Well, that's quite the subtle question. Yes, in my plan for world domination, the representation of display lists is also immutable trees (or, more precisely, DAG's) hosted on the GPU, and the incremental nature of the pipeline is preserved, so small diffs to the UI result in small uploads of graph to the GPU. But it also includes damage region tracking, which is not really a tree, and the very end of the pipeline is pixels, which is definitely not a tree.
Side question: How do you make DAGs immutable? Unlike trees where changing a node only requires a path copy of all ancestors, changing a node in a DAG has the potential to affect all other nodes. There are techniques such as using fat nodes[1] but I don't know of anyone using them in the real world.

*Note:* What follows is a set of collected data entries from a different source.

<file path="src/rtl/core/rrdb_pkg.sv">
`timescale 1ns / 1ps
// ----------------------------------------------------------------------------
// rrdb_pkg
// Shared types, codes and defaults of the rectangular day ring pixel
// generator.
// ----------------------------------------------------------------------------
package rrdb_pkg;

  localparam int COORD_BITS_DEF     = 10;
  localparam int BAR_THICKNESS_DEF  = 5;
  localparam int TICK_INNER_LEN_DEF = 4;
  localparam int TICK_WIDTH_DEF     = 2;

  localparam int MIN_BITS     = 11;
  localparam int IDX_BITS     = 12;
  localparam int CFG_IDX_BITS = 3;
  localparam int IN_DATA_W    = ((IDX_BITS + MIN_BITS + 7) / 8) * 8;

  localparam int MINUTES_PER_DAY = 1440;
  localparam int MAX_MINUTE      = 1439;

  localparam int RST_RECT_LEFT   = 1;
  localparam int RST_RECT_TOP    = 51;
  localparam int RST_RECT_RIGHT  = 198;
  localparam int RST_RECT_BOTTOM = 149;
  localparam int RST_WORK_START  = 540;
  localparam int RST_WORK_END    = 1260;
  localparam int RST_LUNCH_START = 720;
  localparam int RST_LUNCH_END   = 840;

  typedef enum logic [CFG_IDX_BITS-1:0] {
    REG_RECT_LEFT   = 3'd0,
    REG_RECT_TOP    = 3'd1,
    REG_RECT_RIGHT  = 3'd2,
    REG_RECT_BOTTOM = 3'd3,
    REG_WORK_START  = 3'd4,
    REG_WORK_END    = 3'd5,
    REG_LUNCH_START = 3'd6,
    REG_LUNCH_END   = 3'd7
  } cfg_reg_t;

  typedef enum logic {
    CMD_PIXEL = 1'b0,
    CMD_TICK  = 1'b1
  } cmd_t;

  typedef enum logic [1:0] {
    KIND_NIGHT = 2'd0,
    KIND_WORK  = 2'd1,
    KIND_LUNCH = 2'd2
  } kind_t;

  typedef enum logic [1:0] {
    DIR_DOWN  = 2'd0,
    DIR_LEFT  = 2'd1,
    DIR_UP    = 2'd2,
    DIR_RIGHT = 2'd3
  } dir_t;

  function automatic logic content_colour(input kind_t kind, input logic dash);
    logic col;
    case (kind)
      KIND_NIGHT: col = 1'b0;
      KIND_WORK:  col = 1'b1;
      KIND_LUNCH: col = dash;
      default:    col = 1'b0;
    endcase
    return col;
  endfunction

endpackage

</file>
<file path="src/rtl/core/rrdb_div.sv">
`timescale 1ns / 1ps
// ----------------------------------------------------------------------------
// rrdb_div
// Pipelined restoring divider, one quotient bit per stage, with a sideband
// payload. The upper NB-QB dividend bits must be below the divisor.
// ----------------------------------------------------------------------------
module rrdb_div #(
  parameter int NB  = 23,
  parameter int QB  = 13,
  parameter int DB  = 12,
  parameter int PLW = 8
) (
  input  logic           clk,
  input  logic           rst_n,
  input  logic           en,
  input  logic           in_valid,
  input  logic [NB-1:0]  dividend,
  input  logic [DB-1:0]  divisor,
  input  logic [PLW-1:0] payload,
  output logic           out_valid,
  output logic [QB-1:0]  quotient,
  output logic [DB-1:0]  remainder,
  output logic [PLW-1:0] out_payload
);

  logic [QB-1:0]  vld_r;
  logic [DB-1:0]  rem_r [QB];
  logic [QB-1:0]  low_r [QB];
  logic [QB-1:0]  quo_r [QB];
  logic [DB-1:0]  dsr_r [QB];
  logic [PLW-1:0] pl_r  [QB];

  logic [DB-1:0]  rem_nxt [QB];
  logic [QB-1:0]  low_nxt [QB];
  logic [QB-1:0]  quo_nxt [QB];
  logic [DB-1:0]  dsr_nxt [QB];
  logic [PLW-1:0] pl_nxt  [QB];

  always_comb begin
    logic [DB:0]    trial;
    logic [DB:0]    diff;
    logic [DB-1:0]  rp;
    logic [DB-1:0]  dp;
    logic [QB-1:0]  lp;
    logic [QB-1:0]  qp;
    logic [PLW-1:0] pp;
    logic           ge;
    for (int k = 0; k < QB; k++) begin
      if (k == 0) begin
        rp = DB'(dividend[NB-1:QB]);
        lp = dividend[QB-1:0];
        qp = '0;
        dp = divisor;
        pp = payload;
      end else begin
        rp = rem_r[k-1];
        lp = low_r[k-1];
        qp = quo_r[k-1];
        dp = dsr_r[k-1];
        pp = pl_r[k-1];
      end
      trial      = {rp, lp[QB-1]};
      diff       = trial - {1'b0, dp};
      ge         = (trial >= {1'b0, dp});
      rem_nxt[k] = ge ? diff[DB-1:0] : trial[DB-1:0];
      low_nxt[k] = {lp[QB-2:0], 1'b0};
      quo_nxt[k] = {qp[QB-2:0], ge};
      dsr_nxt[k] = dp;
      pl_nxt[k]  = pp;
    end
  end

  always_ff @(posedge clk) begin
    if (!rst_n) begin
      vld_r <= '0;
    end else if (en) begin
      vld_r <= {vld_r[QB-2:0], in_valid};
    end
  end

  always_ff @(posedge clk) begin
    if (en) begin
      for (int k = 0; k < QB; k++) begin
        rem_r[k] <= rem_nxt[k];
        low_r[k] <= low_nxt[k];
        quo_r[k] <= quo_nxt[k];
        dsr_r[k] <= dsr_nxt[k];
        pl_r[k]  <= pl_nxt[k];
      end
    end
  end

  assign out_valid   = vld_r[QB-1];
  assign quotient    = quo_r[QB-1];
  assign remainder   = rem_r[QB-1];
  assign out_payload = pl_r[QB-1];

endmodule

</file>
<file path="src/rtl/core/rect_ring_day_bar_pixels.sv">
`timescale 1ns / 1ps
// ----------------------------------------------------------------------------
// rect_ring_day_bar_pixels
// Throughput: one pixel transaction per cycle while the output is not
//   stalled; a tick transaction holds the expander (and the input) until
//   all TICK_WIDTH * (BAR_THICKNESS + TICK_INNER_LEN) of its pixels issue.
// Reset: synchronous, active low; clears all valid bits and counters and
//   loads the register defaults. After a write, geometry settles once it
//   has passed through the first and second geometry levels.
// ----------------------------------------------------------------------------
module rect_ring_day_bar_pixels
  import rrdb_pkg::*;
#(
  parameter int COORD_BITS     = COORD_BITS_DEF,
  parameter int BAR_THICKNESS  = BAR_THICKNESS_DEF,
  parameter int TICK_INNER_LEN = TICK_INNER_LEN_DEF,
  parameter int TICK_WIDTH     = TICK_WIDTH_DEF,
  localparam int CFG_W    = (COORD_BITS > MIN_BITS) ? COORD_BITS : MIN_BITS,
  localparam int OUT_W    = ((2 * COORD_BITS + 3 + MIN_BITS + 7) / 8) * 8
) (
  input  logic                    clk,
  input  logic                    rst_n,
  input  logic                    in_tvalid,
  output logic                    in_tready,
  input  logic [IN_DATA_W-1:0]    in_tdata,   // perimeter_index, minute_now
  input  logic                    in_tuser,   // cmd
  output logic                    out_tvalid,
  input  logic                    out_tready,
  output logic [OUT_W-1:0]        out_tdata,  // pix_x, pix_y, inward_dir, colour,
                                              // minute_of_day
  output logic                    out_tlast,
  input  logic                    cfg_we,
  input  logic [CFG_IDX_BITS-1:0] cfg_index,
  input  logic [CFG_W-1:0]        cfg_wdata
);

  localparam int CB   = COORD_BITS;
  localparam int WB   = CB + 1;
  localparam int PB   = CB + 2;
  localparam int DB   = (PB > MIN_BITS) ? PB : MIN_BITS;
  localparam int SDB  = DB + 1;
  localparam int NB   = PB + MIN_BITS;
  localparam int QB   = PB + 1;
  localparam int VB   = (PB + 2 > 13) ? PB + 2 : 13;
  localparam int SVB  = VB + 1;
  localparam int GB   = VB + 1;
  localparam int TL   = BAR_THICKNESS + TICK_INNER_LEN;
  localparam int TB   = $clog2(TL);
  localparam int WCB  = (TICK_WIDTH > 1) ? $clog2(TICK_WIDTH) : 1;
  localparam int PL1  = 1 + MIN_BITS;
  localparam int PL2  = 2 + PB + MIN_BITS;

  // configuration registers
  logic [CB-1:0]       rect_left_r, rect_top_r, rect_right_r, rect_bottom_r;
  logic [MIN_BITS-1:0] work_start_r, work_end_r, lunch_start_r, lunch_end_r;

  always_ff @(posedge clk) begin
    if (!rst_n) begin
      rect_left_r   <= CB'(RST_RECT_LEFT);
      rect_top_r    <= CB'(RST_RECT_TOP);
      rect_right_r  <= CB'(RST_RECT_RIGHT);
      rect_bottom_r <= CB'(RST_RECT_BOTTOM);
      work_start_r  <= MIN_BITS'(RST_WORK_START);
      work_end_r    <= MIN_BITS'(RST_WORK_END);
      lunch_start_r <= MIN_BITS'(RST_LUNCH_START);
      lunch_end_r   <= MIN_BITS'(RST_LUNCH_END);
    end else if (cfg_we) begin
      case (cfg_reg_t'(cfg_index))
        REG_RECT_LEFT:   rect_left_r   <= cfg_wdata[CB-1:0];
        REG_RECT_TOP:    rect_top_r    <= cfg_wdata[CB-1:0];
        REG_RECT_RIGHT:  rect_right_r  <= cfg_wdata[CB-1:0];
        REG_RECT_BOTTOM: rect_bottom_r <= cfg_wdata[CB-1:0];
        REG_WORK_START:  work_start_r  <= cfg_wdata[MIN_BITS-1:0];
        REG_WORK_END:    work_end_r    <= cfg_wdata[MIN_BITS-1:0];
        REG_LUNCH_START: lunch_start_r <= cfg_wdata[MIN_BITS-1:0];
        REG_LUNCH_END:   lunch_end_r   <= cfg_wdata[MIN_BITS-1:0];
        default: ;
      endcase
    end
  end

  // geometry, first level: clamped width and height, lunch midpoint
  logic [CB+1:0]       dw, dh;
  logic [WB-1:0]       g1_w_r, g1_h_r;
  logic [CB-1:0]       g1_x0_r, g1_y0_r;
  logic [MIN_BITS-1:0] g1_lm_r;
  logic [MIN_BITS:0]   lsum;

  assign dw   = {2'b00, rect_right_r} - {2'b00, rect_left_r} + (CB+2)'(1);
  assign dh   = {2'b00, rect_bottom_r} - {2'b00, rect_top_r} + (CB+2)'(1);
  assign lsum = {1'b0, lunch_start_r} + {1'b0, lunch_end_r};

  always_ff @(posedge clk) begin
    g1_w_r  <= ($signed(dw) < $signed((CB+2)'(2))) ? WB'(2) : dw[WB-1:0];
    g1_h_r  <= ($signed(dh) < $signed((CB+2)'(2))) ? WB'(2) : dh[WB-1:0];
    g1_x0_r <= rect_left_r;
    g1_y0_r <= rect_top_r;
    g1_lm_r <= lsum[MIN_BITS:1];
  end

  // geometry, second level: perimeter, multiples, segment bounds
  logic [GB-1:0]       we, he, x0e, y0e;
  logic [PB-1:0]       g_p_r, g_th1_r, g_th2_r, g_th3_r;
  logic [VB-1:0]       g_p2_r, g_p3_r;
  logic [CB-1:0]       g_hw_r, g_x0_r, g_y0_r, g_x1_r, g_y1_r;
  logic [CB-1:0]       g_c1_r, g_c2_r, g_c3_r;
  logic [MIN_BITS-1:0] g_lm_r;

  assign we  = GB'(g1_w_r);
  assign he  = GB'(g1_h_r);
  assign x0e = GB'(g1_x0_r);
  assign y0e = GB'(g1_y0_r);

  always_ff @(posedge clk) begin
    g_p_r   <= PB'((we << 1) + (he << 1) - GB'(4));
    g_p2_r  <= VB'((we << 2) + (he << 2) - GB'(8));
    g_p3_r  <= VB'((we << 2) + (we << 1) + (he << 2) + (he << 1) - GB'(12));
    g_th1_r <= PB'(we);
    g_th2_r <= PB'(we + he - GB'(1));
    g_th3_r <= PB'((we << 1) + he - GB'(2));
    g_hw_r  <= CB'(g1_w_r >> 1);
    g_x0_r  <= g1_x0_r;
    g_y0_r  <= g1_y0_r;
    g_x1_r  <= CB'(x0e + we - GB'(1));
    g_y1_r  <= CB'(y0e + he - GB'(1));
    g_c1_r  <= CB'(y0e - we + GB'(1));
    g_c2_r  <= CB'(x0e + (we << 1) + he - GB'(3));
    g_c3_r  <= CB'(y0e + (we << 1) + (he << 1) - GB'(4));
    g_lm_r  <= g1_lm_r;
  end

  // handshake control
  logic en_f, en_b;
  logic x_valid_r, x_done;
  logic out_valid_r;

  assign en_b      = !out_valid_r || out_tready;
  assign en_f      = !x_valid_r || (en_b && x_done);
  assign in_tready = en_f;

  // S0 capture, S1 saturate
  logic                s0_valid_r, s1_valid_r;
  cmd_t                s0_cmd_r, s1_cmd_r;
  logic [IDX_BITS-1:0] s0_idx_r, s1_idx_r;
  logic [MIN_BITS-1:0] s0_now_r, s1_now_r;

  always_ff @(posedge clk) begin
    if (!rst_n) begin
      s0_valid_r <= 1'b0;
      s1_valid_r <= 1'b0;
    end else if (en_f) begin
      s0_valid_r <= in_tvalid;
      s1_valid_r <= s0_valid_r;
    end
  end

  always_ff @(posedge clk) begin
    if (en_f) begin
      s0_cmd_r <= cmd_t'(in_tuser);
      s0_idx_r <= in_tdata[IDX_BITS-1:0];
      s0_now_r <= in_tdata[IDX_BITS+MIN_BITS-1:IDX_BITS];
      s1_cmd_r <= s0_cmd_r;
      s1_idx_r <= s0_idx_r;
      s1_now_r <= (s0_now_r > MIN_BITS'(MAX_MINUTE)) ? MIN_BITS'(MAX_MINUTE) : s0_now_r;
    end
  end

  // index modulo perimeter
  logic                d1_valid;
  logic [PB-1:0]       d1_rem;
  logic [PL1-1:0]      d1_pl;
  cmd_t                d1_cmd;
  logic [MIN_BITS-1:0] d1_now;

  rrdb_div #(
    .NB  (IDX_BITS + 1),
    .QB  (IDX_BITS),
    .DB  (PB),
    .PLW (PL1)
  ) u_mod_div (
    .clk         (clk),
    .rst_n       (rst_n),
    .en          (en_f),
    .in_valid    (s1_valid_r),
    .dividend    ({1'b0, s1_idx_r}),
    .divisor     (g_p_r),
    .payload     ({s1_cmd_r, s1_now_r}),
    .out_valid   (d1_valid),
    .quotient    (),
    .remainder   (d1_rem),
    .out_payload (d1_pl)
  );

  assign d1_cmd = cmd_t'(d1_pl[PL1-1]);
  assign d1_now = d1_pl[MIN_BITS-1:0];

  // SA offset, SB product, SC magnitude
  logic                   sa_valid_r, sb_valid_r, sc_valid_r;
  cmd_t                   sa_cmd_r, sb_cmd_r, sc_cmd_r;
  logic [PB-1:0]          sa_p_r, sb_p_r, sc_p_r;
  logic [MIN_BITS-1:0]    sa_now_r, sb_now_r, sc_now_r;
  logic signed [SDB-1:0]  sa_sd_r;
  logic [DB-1:0]          sa_mb_r, sb_dsr_r, sc_dsr_r;
  logic signed [2*DB+1:0] prod_full;
  logic signed [NB:0]     sb_prod_r;
  logic [NB:0]            prod_neg;
  logic [NB-1:0]          sc_mag_r;
  logic                   sc_neg_r;

  assign prod_full = sa_sd_r * $signed({1'b0, sa_mb_r});
  assign prod_neg  = -sb_prod_r;

  always_ff @(posedge clk) begin
    if (!rst_n) begin
      sa_valid_r <= 1'b0;
      sb_valid_r <= 1'b0;
      sc_valid_r <= 1'b0;
    end else if (en_f) begin
      sa_valid_r <= d1_valid;
      sb_valid_r <= sa_valid_r;
      sc_valid_r <= sb_valid_r;
    end
  end

  always_ff @(posedge clk) begin
    if (en_f) begin
      sa_cmd_r <= d1_cmd;
      sa_p_r   <= d1_rem;
      sa_now_r <= d1_now;
      if (d1_cmd == CMD_PIXEL) begin
        sa_sd_r <= $signed(SDB'(d1_rem)) - $signed(SDB'(g_hw_r));
        sa_mb_r <= DB'(MINUTES_PER_DAY);
      end else begin
        sa_sd_r <= $signed(SDB'(d1_now)) - $signed(SDB'(g_lm_r));
        sa_mb_r <= DB'(g_p_r);
      end
      sb_cmd_r  <= sa_cmd_r;
      sb_p_r    <= sa_p_r;
      sb_now_r  <= sa_now_r;
      sb_prod_r <= prod_full[NB:0];
      sb_dsr_r  <= (sa_cmd_r == CMD_PIXEL) ? DB'(g_p_r) : DB'(MINUTES_PER_DAY);
      sc_cmd_r  <= sb_cmd_r;
      sc_p_r    <= sb_p_r;
      sc_now_r  <= sb_now_r;
      sc_dsr_r  <= sb_dsr_r;
      sc_neg_r  <= sb_prod_r[NB];
      sc_mag_r  <= sb_prod_r[NB] ? prod_neg[NB-1:0] : sb_prod_r[NB-1:0];
    end
  end

  // scaled quotient, truncated toward zero by sign and magnitude
  logic                d2_valid;
  logic [QB-1:0]       d2_q;
  logic [PL2-1:0]      d2_pl;
  cmd_t                d2_cmd;
  logic                d2_neg;
  logic [PB-1:0]       d2_p;
  logic [MIN_BITS-1:0] d2_now;

  rrdb_div #(
    .NB  (NB),
    .QB  (QB),
    .DB  (DB),
    .PLW (PL2)
  ) u_scale_div (
    .clk         (clk),
    .rst_n       (rst_n),
    .en          (en_f),
    .in_valid    (sc_valid_r),
    .dividend    (sc_mag_r),
    .divisor     (sc_dsr_r),
    .payload     ({sc_cmd_r, sc_neg_r, sc_p_r, sc_now_r}),
    .out_valid   (d2_valid),
    .quotient    (d2_q),
    .remainder   (),
    .out_payload (d2_pl)
  );

  assign d2_cmd = cmd_t'(d2_pl[PL2-1]);
  assign d2_neg = d2_pl[PL2-2];
  assign d2_p   = d2_pl[PB+MIN_BITS-1:MIN_BITS];
  assign d2_now = d2_pl[MIN_BITS-1:0];

  // SE offset sum, SF wrap
  logic                  se_valid_r, sf_valid_r;
  cmd_t                  se_cmd_r, sf_cmd_r;
  logic [PB-1:0]         se_p_r, sf_p_r;
  logic [MIN_BITS-1:0]   se_now_r, sf_now_r;
  logic [VB-1:0]         se_v_r;
  logic signed [SVB-1:0] qs, v_nxt;
  logic [VB-1:0]         m1, m2, m3, wrap_nxt;
  logic [DB-1:0]         sf_res_r;

  always_comb begin
    qs = d2_neg ? -$signed(SVB'(d2_q)) : $signed(SVB'(d2_q));
    if (d2_cmd == CMD_PIXEL) begin
      v_nxt = qs + $signed(SVB'(g_lm_r)) + $signed(SVB'(MINUTES_PER_DAY));
    end else begin
      v_nxt = qs + $signed(SVB'(g_hw_r)) + $signed(SVB'(g_p2_r));
    end
  end

  always_comb begin
    if (se_cmd_r == CMD_PIXEL) begin
      m1 = VB'(MINUTES_PER_DAY);
      m2 = VB'(2 * MINUTES_PER_DAY);
      m3 = VB'(3 * MINUTES_PER_DAY);
    end else begin
      m1 = VB'(g_p_r);
      m2 = g_p2_r;
      m3 = g_p3_r;
    end
    if (se_v_r >= m3) begin
      wrap_nxt = se_v_r - m3;
    end else if (se_v_r >= m2) begin
      wrap_nxt = se_v_r - m2;
    end else if (se_v_r >= m1) begin
      wrap_nxt = se_v_r - m1;
    end else begin
      wrap_nxt = se_v_r;
    end
  end

  always_ff @(posedge clk) begin
    if (!rst_n) begin
      se_valid_r <= 1'b0;
      sf_valid_r <= 1'b0;
    end else if (en_f) begin
      se_valid_r <= d2_valid;
      sf_valid_r <= se_valid_r;
    end
  end

  always_ff @(posedge clk) begin
    if (en_f) begin
      se_cmd_r <= d2_cmd;
      se_p_r   <= d2_p;
      se_now_r <= d2_now;
      se_v_r   <= VB'(v_nxt);
      sf_cmd_r <= se_cmd_r;
      sf_p_r   <= se_p_r;
      sf_now_r <= se_now_r;
      sf_res_r <= DB'(wrap_nxt);
    end
  end

  // X: expander holding one transaction, classify minute on load
  cmd_t                x_cmd_r;
  logic [PB-1:0]       x_idx_r;
  logic [MIN_BITS-1:0] x_min_r;
  kind_t               x_kind_r;
  logic [WCB-1:0]      x_w_r;
  logic [TB-1:0]       x_t_r;
  logic [MIN_BITS-1:0] sf_min;
  kind_t               kind_nxt;
  logic [PB:0]         x_sum;
  logic [PB-1:0]       x_i;

  assign sf_min = (sf_cmd_r == CMD_PIXEL) ? sf_res_r[MIN_BITS-1:0] : sf_now_r;

  always_comb begin
    if (sf_min < work_start_r || sf_min >= work_end_r) begin
      kind_nxt = KIND_NIGHT;
    end else if (sf_min >= lunch_start_r && sf_min < lunch_end_r) begin
      kind_nxt = KIND_LUNCH;
    end else begin
      kind_nxt = KIND_WORK;
    end
  end

  assign x_done = (x_cmd_r == CMD_PIXEL) ||
                  (x_w_r == WCB'(TICK_WIDTH - 1) && x_t_r == TB'(TL - 1));
  assign x_sum  = {1'b0, x_idx_r} + (PB+1)'(x_w_r);
  assign x_i    = (x_sum >= {1'b0, g_p_r}) ? PB'(x_sum - {1'b0, g_p_r}) : x_sum[PB-1:0];

  always_ff @(posedge clk) begin
    if (!rst_n) begin
      x_valid_r <= 1'b0;
      x_w_r     <= '0;
      x_t_r     <= '0;
    end else if (en_f) begin
      x_valid_r <= sf_valid_r;
      x_w_r     <= '0;
      x_t_r     <= '0;
    end else if (en_b && x_valid_r) begin
      if (x_t_r == TB'(TL - 1)) begin
        x_t_r <= '0;
        x_w_r <= x_w_r + WCB'(1);
      end else begin
        x_t_r <= x_t_r + TB'(1);
      end
    end
  end

  always_ff @(posedge clk) begin
    if (en_f) begin
      x_cmd_r  <= sf_cmd_r;
      x_idx_r  <= (sf_cmd_r == CMD_PIXEL) ? sf_p_r : PB'(sf_res_r);
      x_min_r  <= sf_min;
      x_kind_r <= kind_nxt;
    end
  end

  // L0 issue, L1 locate and colour, L2 step inward into output register
  logic                l0_valid_r, l1_valid_r;
  cmd_t                l0_cmd_r;
  logic [PB-1:0]       l0_idx_r;
  logic [TB-1:0]       l0_t_r, l1_t_r;
  kind_t               l0_kind_r;
  logic [MIN_BITS-1:0] l0_min_r, l1_min_r, out_min_r;
  logic                l0_last_r, l1_last_r, out_last_r;
  logic [CB-1:0]       l1_x_r, l1_y_r, out_x_r, out_y_r;
  dir_t                l1_dir_r, out_dir_r;
  logic                l1_col_r, out_col_r;
  logic [CB-1:0]       iw, loc_x, loc_y, tt, step_x, step_y;
  dir_t                loc_dir;
  logic                cc, col_nxt;

  assign iw = l0_idx_r[CB-1:0];

  always_comb begin
    if (l0_idx_r < g_th1_r) begin
      loc_x   = g_x0_r + iw;
      loc_y   = g_y0_r;
      loc_dir = DIR_DOWN;
    end else if (l0_idx_r < g_th2_r) begin
      loc_x   = g_x1_r;
      loc_y   = g_c1_r + iw;
      loc_dir = DIR_LEFT;
    end else if (l0_idx_r < g_th3_r) begin
      loc_x   = g_c2_r - iw;
      loc_y   = g_y1_r;
      loc_dir = DIR_UP;
    end else begin
      loc_x   = g_x0_r;
      loc_y   = g_c3_r - iw;
      loc_dir = DIR_RIGHT;
    end
  end

  always_comb begin
    cc = content_colour(l0_kind_r, l0_idx_r[1]);
    if (l0_cmd_r == CMD_PIXEL) begin
      col_nxt = cc;
    end else if ({1'b0, l0_t_r} >= (TB+1)'(BAR_THICKNESS)) begin
      col_nxt = 1'b1;
    end else if (l0_t_r == '0 || l0_t_r == TB'(BAR_THICKNESS - 1)) begin
      col_nxt = 1'b0;
    end else begin
      col_nxt = ~cc;
    end
  end

  assign tt = CB'(l1_t_r);

  always_comb begin
    step_x = l1_x_r;
    step_y = l1_y_r;
    case (l1_dir_r)
      DIR_DOWN:  step_y = l1_y_r + tt;
      DIR_LEFT:  step_x = l1_x_r - tt;
      DIR_UP:    step_y = l1_y_r - tt;
      DIR_RIGHT: step_x = l1_x_r + tt;
      default: ;
    endcase
  end

  always_ff @(posedge clk) begin
    if (!rst_n) begin
      l0_valid_r  <= 1'b0;
      l1_valid_r  <= 1'b0;
      out_valid_r <= 1'b0;
    end else if (en_b) begin
      l0_valid_r  <= x_valid_r;
      l1_valid_r  <= l0_valid_r;
      out_valid_r <= l1_valid_r;
    end
  end

  always_ff @(posedge clk) begin
    if (en_b) begin
      l0_cmd_r   <= x_cmd_r;
      l0_idx_r   <= x_i;
      l0_t_r     <= x_t_r;
      l0_kind_r  <= x_kind_r;
      l0_min_r   <= x_min_r;
      l0_last_r  <= x_done;
      l1_x_r     <= loc_x;
      l1_y_r     <= loc_y;
      l1_dir_r   <= loc_dir;
      l1_col_r   <= col_nxt;
      l1_t_r     <= l0_t_r;
      l1_min_r   <= l0_min_r;
      l1_last_r  <= l0_last_r;
      out_x_r    <= step_x;
      out_y_r    <= step_y;
      out_dir_r  <= l1_dir_r;
      out_col_r  <= l1_col_r;
      out_min_r  <= l1_min_r;
      out_last_r <= l1_last_r;
    end
  end

  assign out_tvalid = out_valid_r;
  assign out_tdata  = OUT_W'({out_min_r, out_col_r, out_dir_r, out_y_r, out_x_r});
  assign out_tlast  = out_last_r;

endmodule
</file>
<file path="config.mk">
export PLATFORM = sky130hd
export DESIGN_NAME = rect_ring_day_bar_pixels
export DESIGN_NICKNAME = d
export VERILOG_FILES = /design/src/rtl/core/rrdb_pkg.sv /design/src/rtl/core/rrdb_div.sv /design/src/rtl/core/rect_ring_day_bar_pixels.sv
export SDC_FILE = /design/constraint.sdc
export NUM_CORES = 2
export LEC_CHECK = 0
export BUFFER_PORTS_ARGS = -buffer_cell sky130_fd_sc_hd__buf_2
export CORE_ASPECT_RATIO = 0.75
export CORE_UTILIZATION = 25
export CTS_BUF_LIST = sky130_fd_sc_hd__clkbuf_4
export DETAILED_ROUTE_END_ITERATION = 7
export PLACE_DENSITY = 0.39
export SYNTH_ARGS = -nofsm -noshare
export SYNTH_HDL_FRONTEND = slang
export SYNTH_SLANG_ARGS = --single-unit
export TNS_END_PERCENT = 30
</file>
<file path="constraint.sdc">
create_clock -name clk -period 276.7 [get_ports clk]
set_input_delay 69.175 -clock clk [delete_from_list [all_inputs] [get_ports clk]]
set_output_delay 69.175 -clock clk [all_outputs]
set_load 0.005 [all_outputs]
</file>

You do need to trace all predecessors in this case, but in practice I don't think it's a serious problem. The kinds of graphs you'll get in UI are probably best thought of as trees with the possibility of shared resources (for example, all buttons of the same size might share the same background). On something like a theme change, I'd just rebuild the tree, although in theory you could be smarter and apply changes incrementally at a fine grain.
There seems to be a misunderstanding. On all mobile phones and increasingly desktops, if your UI involves the GPU, you have failed; the goal is to have large layers of a scene handled entirely by the display compositor that produces the final pixels. Using the GPU as an enhanced blit engine is a colossal waste of memory bandwidth and power that no one can afford.
This will the the tl;dr of my upcoming blog post "the compositor is evil", referenced in the post.
I hear what you are saying, but I think the situation is a lot more complicated than that. Certainly, these days, if you're not using the GPU then you have failed; with high dpi and high frame rate displays, combined with the end of Moore's Law, CPU rendering is no longer viable. So the question is how you use the GPU. I agree with you that power is the primary metric of how we should measure this (it certainly correlates strongly to memory bandwidth, and is the metric users will actually care about; if there were a magical way to achieve high memory bandwidth at low power, I don't see any problem with that).
One way certainly is to use the compositor, and this is very seductive. The major platforms all expose an interface to the compositor, and it's generally pretty well optimized for both performance and power usage. Since animation is part of the API, it's possible to do quite a bit (including, for example, cursor blink in an editor) without even waking up the app process. Scrolling is another classic example where a compositor can do very well.
However, the compositor comes with downsides. For one, it forces the UI into patterns that fit into the compositor's data model. This is one reason the aesthetic of mobile UI design is so focused on sliding alpha-blended panes of mostly static content.
But even from a pure performance standpoint, heavy reliance on the compositor has risks. It's tempting to think of the composition stage as "free" because it has to blit the intermediate surfaces to the final composited desktop, but this is not strictly true. On mobile devices, and in the process of coming to desktops (there's some implementation in Windows 10 for Kaby Lake and higher integrated graphics) is the use of hardware overlays to replace actually blitting the active window to an in-memory surface. When the overlay is available, it's both a lower latency path and also saves the GPU memory bandwidth of that blit. And generally the heuristic is that the application window is a single surface, in other words that it does not rely on the compositor.
In order to justify doing the final scene assembly under GPU control in the app, that has to be as efficient or more so than the compositor. I have some evidence that, for 2D scenes typical of UI, this is possible. Regions that are flat color, for example (which occupy a nontrivial fraction of total area) can be rendered with no memory traffic at all, save the final output stage. And most of the other elements can be computed cheaply in a compute kernel on the GPU.
The tradeoffs are complicated, and depend a lot on the details of the application and the platform it's running on. In the 2010s, a strong case can be made that a compositor-centric approach is ideal. But in the 2020s, I think, it's increasingly not. The compositor is evil because it saps latency, and because its seductive promise of power and performance gains holds us back from the future where we can use the GPU more directly to achieve the application's rendering goals.
> Regions that are flat color, for example (which occupy a nontrivial fraction of total area) can be rendered with no memory traffic at all, save the final output stage.
GPU rendering and compositing amount to the exact same thing most of the time. A "region of flat color", at least in principle, is just a 1x1 pixel texture that's "mapped" onto some sort of GPU-implemented surface that in turn is rendered onto the screen.
Hardware overlays merely accelerate the final rendering step; one can implement the exact same process either in hardware, or as a software-based "blitting" step.
This is good feedback that I need to be clear and avoid terminological confusion when I write that blog post.
Of course the compositor is using the GPU. The difference is entirely in how the capabilities of the GPU are exposed (or not) to the application. My thesis is that doing 2D rendering in a compute kernel is ideal for 2D workloads, because it lets the application express its scene graph in the most natural way, then computes it efficiently (in particular, avoiding global GPU memory traffic for intermediate textures) using the GPU's compute resources.
Of course you could in theory have a compositor API that lets you do region-tracking for flat color areas, and this would save some power, but no system I know works that way.